Studio album by Warkings
- Released: July 4, 2025
- Studio: Hansen Studios; Two Eleven Studios; Alcatraz Studios;
- Genre: Power metal
- Length: 44:04
- Label: Napalm
- Producer: Felix Heldt

Warkings chronology
| Morgana (2022) | Armageddon (2025) |  |

Singles from Armageddon
- "Armageddon" Released: 10 April 2025;

= Armageddon (Warkings album) =

Armageddon is the fifth studio album by power metal band Warkings. It was released on 4 July 2025 via Napalm Records.
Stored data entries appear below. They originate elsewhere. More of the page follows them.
**src/rtl/ps2_keycode_queue.sv**
```systemverilog
// PS/2 scancode to ASCII translator feeding a show-ahead character FIFO.
// Tracks break/extended prefixes and a shared shift flag; only printable make codes are queued.
module ps2_keycode_queue #(
   parameter int DEPTH  = 8,
   parameter int ADDR_W = 3
) (
   input  logic              clock,
   input  logic              reset,
   input  logic              ps2_key_pressed,
   input  logic [7:0]        ps2_key_data,
   input  logic              rd_en,
   output logic [7:0]        ascii_out,
   output logic              valid,
   output logic [ADDR_W:0]   count,
   output logic              overflow,
   output logic              shift_active
);

   typedef enum logic [1:0] {
      S_IDLE      = 2'd0,
      S_BREAK     = 2'd1,
      S_EXT       = 2'd2,
      S_EXT_BREAK = 2'd3
   } state_t;

   localparam logic [ADDR_W:0] C_FULL = (ADDR_W+1)'(DEPTH);

   state_t              r_state;
   logic                r_shift;
   logic                r_pend_vld;
   logic [7:0]          r_pend_char;
   logic [7:0]          r_mem [DEPTH];
   logic [ADDR_W-1:0]   r_rd_ptr;
   logic [ADDR_W-1:0]   r_wr_ptr;
   logic [ADDR_W:0]     r_count;
   logic                r_overflow;

   logic                w_rd;
   logic                w_wr;
   logic                w_full;
   logic                w_is_shift;
   logic [8:0]          w_xlate;

   // Bit 8 flags a printable hit; letters come out lowercase and are folded to uppercase by shift.
   function automatic logic [8:0] f_xlate(input logic [7:0] code, input logic shift);
      logic [7:0] ch;
      logic       hit;
      logic       letter;
      ch     = 8'h00;
      hit    = 1'b1;
      letter = 1'b1;
      case (code)
         8'h1C: ch = 8'h61;
         8'h32: ch = 8'h62;
         8'h21: ch = 8'h63;
         8'h23: ch = 8'h64;
         8'h24: ch = 8'h65;
         8'h2B: ch = 8'h66;
         8'h34: ch = 8'h67;
         8'h33: ch = 8'h68;
         8'h43: ch = 8'h69;
         8'h3B: ch = 8'h6A;
         8'h42: ch = 8'h6B;
         8'h4B: ch = 8'h6C;
         8'h3A: ch = 8'h6D;
         8'h31: ch = 8'h6E;
         8'h44: ch = 8'h6F;
         8'h4D: ch = 8'h70;
         8'h15: ch = 8'h71;
         8'h2D: ch = 8'h72;
         8'h1B: ch = 8'h73;
         8'h2C: ch = 8'h74;
         8'h3C: ch = 8'h75;
         8'h2A: ch = 8'h76;
         8'h1D: ch = 8'h77;
         8'h22: ch = 8'h78;
         8'h35: ch = 8'h79;
         8'h1A: ch = 8'h7A;
         default: letter = 1'b0;
      endcase
      if (!letter) begin
         case (code)
            8'h45: ch = 8'h30;
            8'h16: ch = 8'h31;
            8'h1E: ch = 8'h32;
            8'h26: ch = 8'h33;
            8'h25: ch = 8'h34;
            8'h2E: ch = 8'h35;
            8'h36: ch = 8'h36;
            8'h3D: ch = 8'h37;
            8'h3E: ch = 8'h38;
            8'h46: ch = 8'h39;
            8'h29: ch = 8'h20;
            8'h5A: ch = 8'h0D;
            8'h66: ch = 8'h08;
            default: hit = 1'b0;
         endcase
      end else if (shift) begin
         ch = ch - 8'h20;
      end else begin
         ch = ch;
      end
      return {hit, ch};
   endfunction

   // Translation and FIFO handshake terms.
   always_comb begin
      w_xlate    = f_xlate(ps2_key_data, r_shift);
      w_is_shift = (ps2_key_data == 8'h12) || (ps2_key_data == 8'h59);
      w_full     = (r_count == C_FULL);
      w_rd       = rd_en && (r_count != {(ADDR_W+1){1'b0}});
      w_wr       = r_pend_vld && (!w_full || w_rd);
   end

   // Prefix FSM, shift flag and the one-entry pending character.
   always_ff @(posedge clock or posedge reset) begin
      if (reset) begin
         r_state     <= S_IDLE;
         r_shift     <= 1'b0;
         r_pend_vld  <= 1'b0;
         r_pend_char <= 8'h00;
      end else begin
         r_pend_vld <= 1'b0;
         if (ps2_key_pressed) begin
            case (r_state)
               S_IDLE: begin
                  if (ps2_key_data == 8'hF0) begin
                     r_state <= S_BREAK;
                  end else if (ps2_key_data == 8'hE0) begin
                     r_state <= S_EXT;
                  end else if (w_is_shift) begin
                     r_shift <= 1'b1;
                  end else if (w_xlate[8]) begin
                     r_pend_vld  <= 1'b1;
                     r_pend_char <= w_xlate[7:0];
                  end else begin
                     r_state <= S_IDLE;
                  end
               end
               S_BREAK: begin
                  if (w_is_shift) begin
                     r_shift <= 1'b0;
                  end else begin
                     r_shift <= r_shift;
                  end
                  r_state <= S_IDLE;
               end
               S_EXT: begin
                  if (ps2_key_data == 8'hF0) begin
                     r_state <= S_EXT_BREAK;
                  end else begin
                     r_state <= S_IDLE;
                  end
               end
               S_EXT_BREAK: r_state <= S_IDLE;
               default:     r_state <= S_IDLE;
            endcase
         end else begin
            r_state <= r_state;
         end
      end
   end

   // Pointers, occupancy and the sticky drop flag; a simultaneous pop frees the slot a full write needs.
   always_ff @(posedge clock or posedge reset) begin
      if (reset) begin
         r_rd_ptr   <= {ADDR_W{1'b0}};
         r_wr_ptr   <= {ADDR_W{1'b0}};
         r_count    <= {(ADDR_W+1){1'b0}};
         r_overflow <= 1'b0;
      end else begin
         if (w_wr) begin
            r_wr_ptr <= r_wr_ptr + {{(ADDR_W-1){1'b0}}, 1'b1};
         end else begin
            r_wr_ptr <= r_wr_ptr;
         end
         if (w_rd) begin
            r_rd_ptr <= r_rd_ptr + {{(ADDR_W-1){1'b0}}, 1'b1};
         end else begin
            r_rd_ptr <= r_rd_ptr;
         end
         case ({w_wr, w_rd})
            2'b10:   r_count <= r_count + {{ADDR_W{1'b0}}, 1'b1};
            2'b01:   r_count <= r_count - {{ADDR_W{1'b0}}, 1'b1};
            default: r_count <= r_count;
         endcase
         if (r_pend_vld && !w_wr) begin
            r_overflow <= 1'b1;
         end else begin
            r_overflow <= r_overflow;
         end
      end
   end

   // Character storage; contents are don't-care until written since the output is gated by count.
   always_ff @(posedge clock) begin
      if (w_wr) begin
         r_mem[r_wr_ptr] <= r_pend_char;
      end else begin
         r_mem[r_wr_ptr] <= r_mem[r_wr_ptr];
      end
   end

   // Show-ahead head of queue.
   always_comb begin
      if (r_count != {(ADDR_W+1){1'b0}}) begin
         ascii_out = r_mem[r_rd_ptr];
      end else begin
         ascii_out = 8'h00;
      end
      valid        = (r_count != {(ADDR_W+1){1'b0}});
      count        = r_count;
      overflow     = r_overflow;
      shift_active = r_shift;
   end

endmodule

```
**config.mk**
```make
export PLATFORM = sky130hd
export DESIGN_NAME = ps2_keycode_queue
export DESIGN_NICKNAME = d
export VERILOG_FILES = /design/src/rtl/ps2_keycode_queue.sv
export SDC_FILE = /design/constraint.sdc
export NUM_CORES = 1
export LEC_CHECK = 0
export CORE_ASPECT_RATIO = 0.7
export CORE_MARGIN = 1
export CORE_UTILIZATION = 45
export CTS_BUF_LIST = sky130_fd_sc_hd__clkbuf_4 sky130_fd_sc_hd__clkbuf_8 sky130_fd_sc_hd__clkbuf_16
export DETAILED_ROUTE_END_ITERATION = 8
export SLEW_MARGIN = 20
export SYNTH_ARGS = -nofsm -noshare
export SYNTH_HDL_FRONTEND = slang
export SYNTH_SLANG_ARGS = --single-unit
```
**constraint.sdc**
```tcl
create_clock -name clock -period 7.45 [get_ports clock]
set_input_delay 1.8625 -clock clock [delete_from_list [all_inputs] [get_ports clock]]
set_output_delay 1.8625 -clock clock [all_outputs]
set_load 0.01 [all_outputs]
```
======== Yosys cells after proc, flatten, opt, wreduce, memory -nomap -nowiden ========
Memory sizes are Yosys's and may differ from the RTL's.
Cells that the tools add are included.
operators by class
  add/subtract/negate cells ............... 5
  equality and inequality tests ........... 56
  multiplexer cells ....................... 30
  bitwise gates (word level) .............. 4
  reduce and logical (&&, ||, !) cells .... 18
operator list
  operator             count
  $eq 8x6->1 const B   23
  $pmux 7 s26          1
  $pmux 8 s13          1
  $eq 8x7->1 const B   10
  $eq 8x5->1 const B   8
  $mux 8               4
  $reduce_or 26->1     1
  $eq 8x8->1 const B   2
  $mux 1               16
  $reduce_or 13->1     1
  $reduce_and 6->1     2
  $mux 2               5
  $ne 2x2->1 const B   4
  $ne 4x4->1 const B   2
  $pmux 4 s2           1
  $sub 8x6->8 const B  1
  $add 3x1->3 const B  2
  $eq 2x2->1 const B   3
  $pmux 2 s3           1
  $add 4x1->4 const B  1
  $eq 2x1->1 const B   2
  $eq 4x4->1 const B   1
  $reduce_bool 2->1    2
  $reduce_bool 4->1    1
  12 further kinds     18
storage, ports and cells
  register bits ........................... 23
  memory bits (writable) .................. 64
  bits of input ports ..................... 12
  output and inout port bits .............. 15
  memories ................................ 1
memories
  memory  depth  bits a word  read ports  clocked after Yosys merged registers in  wr ports  line  source
  r_mem   8      8            1           0                                        1         32    logic [7:0] r_mem [DEPTH];

======== Depth between registers and ports, before layout ========
Gate-level depths: netlist (run 1).
  depth in word-level cells ............... 10
  gate-level depth with buffers ........... 11
  depth with buffers taken out ............ 11

======== Least setup slack after synthesis (run 1) ========
No wires, ideal clock.
  kind .................................... input -> register
  start point ............................. in ps2_key_data[4]
  end point ............................... reg r_pend_char[5]
  setup time .............................. 0.126 ns
  data arrival time ....................... 3.776 ns
  required time ........................... 7.324 ns
  path slack .............................. 3.548 ns
  cell stages on the path ................. 8
  path through ............................ or4b_1 o2bb2a_1 o221a_1 nand4_2 nor2_1 ha_1 o21a_1 o32a_1
on the way
  cells in the longest elaborated chain, start to end .. 5
  elaborated cells on any way between the ends .. 58
RTL lines
  what                                               line    source
  start: declaration                                 10      input logic [7:0] ps2_key_data,
  $eq 8x5->1, or another cell as far along           52      case (code)
  $pmux 7 s26, or another cell as far along          52
  $sub 8x6->8, or another cell as far along          99      ch = ch - 8'h20;
  $mux 8 / $mux 1 (equally long branches)            98, 81
  $mux 8 / $reduce_and 6->1 (equally long branches)  n/a
  end signal: assignment                             135     r_pend_char <= w_xlate[7:0];
  end: declaration                                   31      logic [7:0] r_pend_char;
Several ways; a longest one is shown, not always the timed one.
A chain may end at the register's enable or synchronous reset.

======== Worst setup path in the final report (run 1) ========
  start point ............................. in ps2_key_data[4]
  end point ............................... reg r_pend_char[1]
Same word-level chain as after synthesis.

==> results.py, run 1 <==
metrics = {
    "outcome": {
        "run_status": "finished clean",
    },
    "die": {
        "dieArea_sq_mm": 0.0105,
        "die_w_um": 122,
        "core_area_sq_mm": 0.00972,
        "row_count": 30,
        "start_util_pct": 46.6,
        "num_io_pins": 27,
        "dieHeight_um": 85.9,
    },
    "sta": {
        "final.setup_skew_ns": 0.00733,
        "timing.final.max_slew_violations": 0,
        "setup_viol": 0,
        "finalHoldViolCount": 0,
        "grt_setup_unrepaired": "false",
        "finalSetupTns_ns": 0,
        "final_period_minus_worst_setup_slack_ns": 4.82,
        "worst_slew_pin_slew_ns": 0.957,
        "fmax_ghz": 0.207,
        "layout_worst_path_cycle_share_pct": 64.7,
        "slew_headroom_pct": 36.1,
    },
    "power": {
        "power.share.sequential_pct": 42.9,
        "ir_drop_uv": 129,
        "clockPowerShare_pct": 27.4,
        "pleak_nw": 1.82,
        "power_per_cell_area_mw_per_mm2": 311,
        "switching_pwr_mw": 0.473,
        "swShare_pct": 29.6,
        "power.combinational.fraction_pct": 29.7,
        "intPower_mw": 1.13,
    },
    "setup_path": {
        "regToRegStartpoint": "count[0]",
        "r2r-end": "count[3]",
        "reg2reg_slack_ns": 4.73,
        "critical_path.slowest_cell": "sky130_fd_sc_hd__clkdlybuf4s50_1",
        "worst_path_largest_cell_delay_ns": 0.90,
        "setup.worst_path.class": "in2reg",
        "critical_path_peak_fanout": 29,
        "end_kind": "flop",
        "reg2reg_depth": 9,
        "critPathLaunchType": "input port",
        "cp.required_ns": 7.67,
        "worst_ep_arrival_time_ns": 5.04,
        "crit_path_start": "ps2_key_data[4]",
        "crit_path_cell_trace": "clkdlybuf4s50_1 > or4b_1 > o2bb2a_1 > o221a_1 > nand4_2 > o41a_1 > mux2_4",
    },
    "placement": {
        "gp_congestion": 0.981,
        "dp.final_hpwl_um": 6510,
        "io_buffers": 26,
    },
    "synth": {
        "post_synth_cell_types": 72,
        "syn-mean-instance-area_sq_um": 13.2,
        "synth_sequential_area_ratio_pct": 55.2,
        "number_of_enable_type_register_cells_in_the_synthesized_netlist": 64,
        "synthFlopType": "sky130_fd_sc_hd__edfxtp_1",
        "synthesis.nets": 364,
        "ys_seq_elements": 87,
        "syn-instance-count": 344,
        "synth_async_sr_flop_share_pct": 26.4,
        "synthesis.yosys.warnings": 0,
        "synthesis.area_sq_mm": 0.00453,
    },
    "min_path": {
        "worst_hold_startpoint": "overflow",
        "min_delay_path_depth": 1,
        "class_of_the_most_critical_hold_timing_path": "reg2reg",
        "timing.hold.worst_endpoint": "overflow",
    },
    "detailed_routing": {
        "route.final.wire_length_um": 9650,
        "remaining_drc_errors": 0,
        "first_pass_iters": 5,
        "drt_first_iter_violations": 378,
        "vias": 2955,
        "routedWlPerCell_um": 19.4,
        "detail_route.vias_per_cell": 5.95,
        "final_antenna_net_count": 0,
    },
    "clock_tree": {
        "clk-insertion-delay-late_ns": 0.34,
        "cell_at_the_root_of_the_clock_tree": "sky130_fd_sc_hd__clkbuf_16",
        "cts-htree-levels": 3,
        "clkSinkCount": 87,
        "cts_post_setup_buffers_inserted": 0,
        "cts_hold_buf": 0,
        "clockBufferDepth": 2,
        "count_of_cells_resized_by_post_cts_repair": 0,
        "clk_pin_slew_worst_paths_ns": 0.06,
        "cts_made_buffers": 9,
        "tritoncts": "yes",
    },
    "finish": {
        "filler_cell_count": 826,
        "finish.utilization_pct": 52.9,
        "drive_above_1_share_pct": 14.1,
        "areaGrowthSynthToFinish_pct": 13.5,
        "antenna-diode-count": 0,
        "design.final.nets": 384,
    },
    "global_routing": {
        "gr-usage-all-layers_pct": 20.2,
        "grt_overflow": 0,
        "grt_pass1_wl_um": 15500,
        "antenna_found_initial": 0,
        "pin_count_of_the_biggest_net_entering_global_routing": 30,
        "number_of_global_route_vias_before_repair": 2786,
    },
    "job": {
        "max_cap_violations": 0,
    },
}
[power groups by stage]
stage	registers, mW	clock network, mW	logic (mW)
4_1_cts	0.684	0.448	0.479
5_1_grt	0.697	0.468	0.526
2_1_floorplan	0.648	0	0.333
3_5_place_dp	0.693	0	0.477
6_report	0.687	0.438	0.475
3_3_place_gp	0.691	0	0.476
[flip-flops by register name, indices dropped and copies added (netlist names)]
name          flops
r_state           2
shift_active      1
r_mem            64
r_pend_vld        1
r_wr_ptr          3
overflow          1
r_pend_char       8
r_rd_ptr          3
count             4
[kinds of logic after synthesis]
logic type / after synthesis / synth area share [%]
fa+ha+maj: 8 / 2.38
simple gates: 126 / 16.8
buf+inv: 35 / 4.28
mux: 34 / 12.4
compound gates: 45 / 7.24
xor+xnor: 9 / 1.74
flops: 87 / 55.2
[through the flow]
step	hold WS [ns]	area [sq um]	power, mW	setup slack (ns)	cells
after floorplan	0.482	4530	0.981	3.55	344
after global placement	0.476	4840	1.17	2.33	481
after detailed placement	0.494	4840	1.17	2.31	481
after CTS	0.511	5130	1.61	2.66	497
after global routing	0.546	5140	1.69	2.41	497
final	0.512	5140	1.60	2.63	497
[Yosys cell counts, types with 2 or more instances]
master | number | area (sq um)
sky130_fd_sc_hd__a21o_1 | 3 | 22.5
sky130_fd_sc_hd__a21oi_1 | 6 | 30.0
sky130_fd_sc_hd__a22oi_1 | 2 | 15.0
sky130_fd_sc_hd__a41oi_1 | 2 | 17.5
sky130_fd_sc_hd__and3_1 | 2 | 12.5
sky130_fd_sc_hd__buf_1 | 3 | 11.3
sky130_fd_sc_hd__buf_2 | 5 | 25.0
sky130_fd_sc_hd__buf_4 | 5 | 37.5
sky130_fd_sc_hd__buf_6 | 5 | 56.3
sky130_fd_sc_hd__clkbuf_1 | 2 | 7.51
sky130_fd_sc_hd__dfrtp_1 | 23 | 576
sky130_fd_sc_hd__edfxtp_1 | 64 | 1920
sky130_fd_sc_hd__ha_1 | 7 | 87.6
sky130_fd_sc_hd__inv_1 | 14 | 52.6
sky130_fd_sc_hd__mux2_4 | 4 | 60.1
sky130_fd_sc_hd__mux2i_1 | 13 | 130
sky130_fd_sc_hd__mux4_2 | 16 | 360
sky130_fd_sc_hd__nand2_1 | 21 | 78.8
sky130_fd_sc_hd__nand2b_1 | 9 | 56.3
sky130_fd_sc_hd__nand3_1 | 19 | 95.1
sky130_fd_sc_hd__nand3b_1 | 4 | 30.0
sky130_fd_sc_hd__nand4_1 | 2 | 12.5
sky130_fd_sc_hd__nand4b_1 | 3 | 26.3
sky130_fd_sc_hd__nor2_1 | 24 | 90.1
sky130_fd_sc_hd__nor2b_1 | 5 | 31.3
sky130_fd_sc_hd__nor3_1 | 5 | 25.0
sky130_fd_sc_hd__nor3b_1 | 2 | 15.0
sky130_fd_sc_hd__nor4_1 | 4 | 25.0
sky130_fd_sc_hd__nor4b_1 | 3 | 26.3
sky130_fd_sc_hd__nor4b_2 | 3 | 45.0
sky130_fd_sc_hd__o21ai_0 | 6 | 30.0
sky130_fd_sc_hd__o21bai_1 | 3 | 22.5
sky130_fd_sc_hd__o22ai_1 | 5 | 31.3
sky130_fd_sc_hd__o32a_1 | 2 | 20.0
sky130_fd_sc_hd__or3_1 | 3 | 18.8
sky130_fd_sc_hd__or4b_1 | 2 | 20.0
sky130_fd_sc_hd__xnor2_1 | 5 | 43.8
sky130_fd_sc_hd__xor2_1 | 4 | 35.0
[area by class of cell]
type                            count  area (sq um)  share of cell area, %
Tap cell                          128           160                   3.12
Clock inverter                      5          51.3                  0.998
Timing Repair Buffer               29           283                   5.50
Multi-Input combinational cell    222          1850                   36.0
Sequential cell                    87          2500                   48.6
Inverter                           15          56.3                   1.10
Clock buffer                       11           240                   4.67
[worst max-delay path by stage]
| stage | endpoint | slack [ns] | depth (start not counted) |
|---|---|---|---|
| 2_1_floorplan | r_pend_char[5] | 3.55 | 8 |
| 3_3_place_gp | r_pend_char[1] | 2.33 | 7 |
| 3_5_place_dp | r_pend_char[1] | 2.31 | 7 |
| 4_1_cts | r_pend_char[1] | 2.66 | 7 |
| 5_1_grt | r_pend_char[1] | 2.41 | 7 |
| 6_report | r_pend_char[1] | 2.63 | 7 |
[cells in the final DEF, fill, tap and decap left out, types with 6 or more instances in the layout]
master / netlist / final
sky130_fd_sc_hd__dfrtp_1: 23 / 23
sky130_fd_sc_hd__ha_1: 7 / 7
sky130_fd_sc_hd__nand3_1: 19 / 19
sky130_fd_sc_hd__a21oi_1: 6 / 6
sky130_fd_sc_hd__mux2i_1: 13 / 13
sky130_fd_sc_hd__mux4_2: 16 / 16
sky130_fd_sc_hd__inv_1: 14 / 14
sky130_fd_sc_hd__o21ai_0: 6 / 6
sky130_fd_sc_hd__nand2b_1: 9 / 9
sky130_fd_sc_hd__nor2_1: 24 / 24
sky130_fd_sc_hd__edfxtp_1: 64 / 64
sky130_fd_sc_hd__nand2_1: 21 / 21
sky130_fd_sc_hd__clkdlybuf4s50_1: 0 / 26
sky130_fd_sc_hd__clkbuf_16: 0 / 9
[critical path, delay by kind of cell]
kind | cells | cell delay, ns
AO/OA/AOI/OAI | 3 | 1.02
buffers and inverters | 1 | 0.90
multiplexers | 1 | 0.35
AND/OR/NAND/NOR | 2 | 0.91
[per-layer routing]
layer | global-route usage [%] | up-vias | part of all wire, %
met3 | 5.98 | 9 | 7.8
li1 | - | 1364 | -
met1 | 30.9 | 1466 | 49
met4 | 5.39 | 0 | 1.0
met5 | 0 | - | 0
met2 | 27.5 | 116 | 42
Note: power is estimated with default switching activity, not from simulation.
==> run 2, diff against run 1 <==
==> constraint.sdc (replaced) <==
create_clock -name clock -period 4.54 [get_ports clock]
set_input_delay 1.135 -clock clock [delete_from_list [all_inputs] [get_ports clock]]
set_output_delay 1.135 -clock clock [all_outputs]
set_load 0.01 [all_outputs]
==> run 2 against run 1 <==
Effect of this change:
- first-iteration DRC count decreased by 5.0%
- non-clock buffer count increased by 14
- via count decreased by 1.3%
- die area unchanged
- critical path depth increased by 2
- clock skew decreased by 0.0014 ns
- cell area increased by 2.4%
- critical endpoint is now r_pend_char[3]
The first single and title track was released on 10 April 2025.

==Reception==

Metal.de remarked, "Anyone who likes anthemic power metal with a pinch of cheese can't go wrong with the undead band's new album."

Chris Chantler of Metal Hammer rated the album five out of ten and stated, "Somewhat diverse influences are attempted, but Armageddon feels less like an artistic exercise, more a cynical attempt to cover popular bases."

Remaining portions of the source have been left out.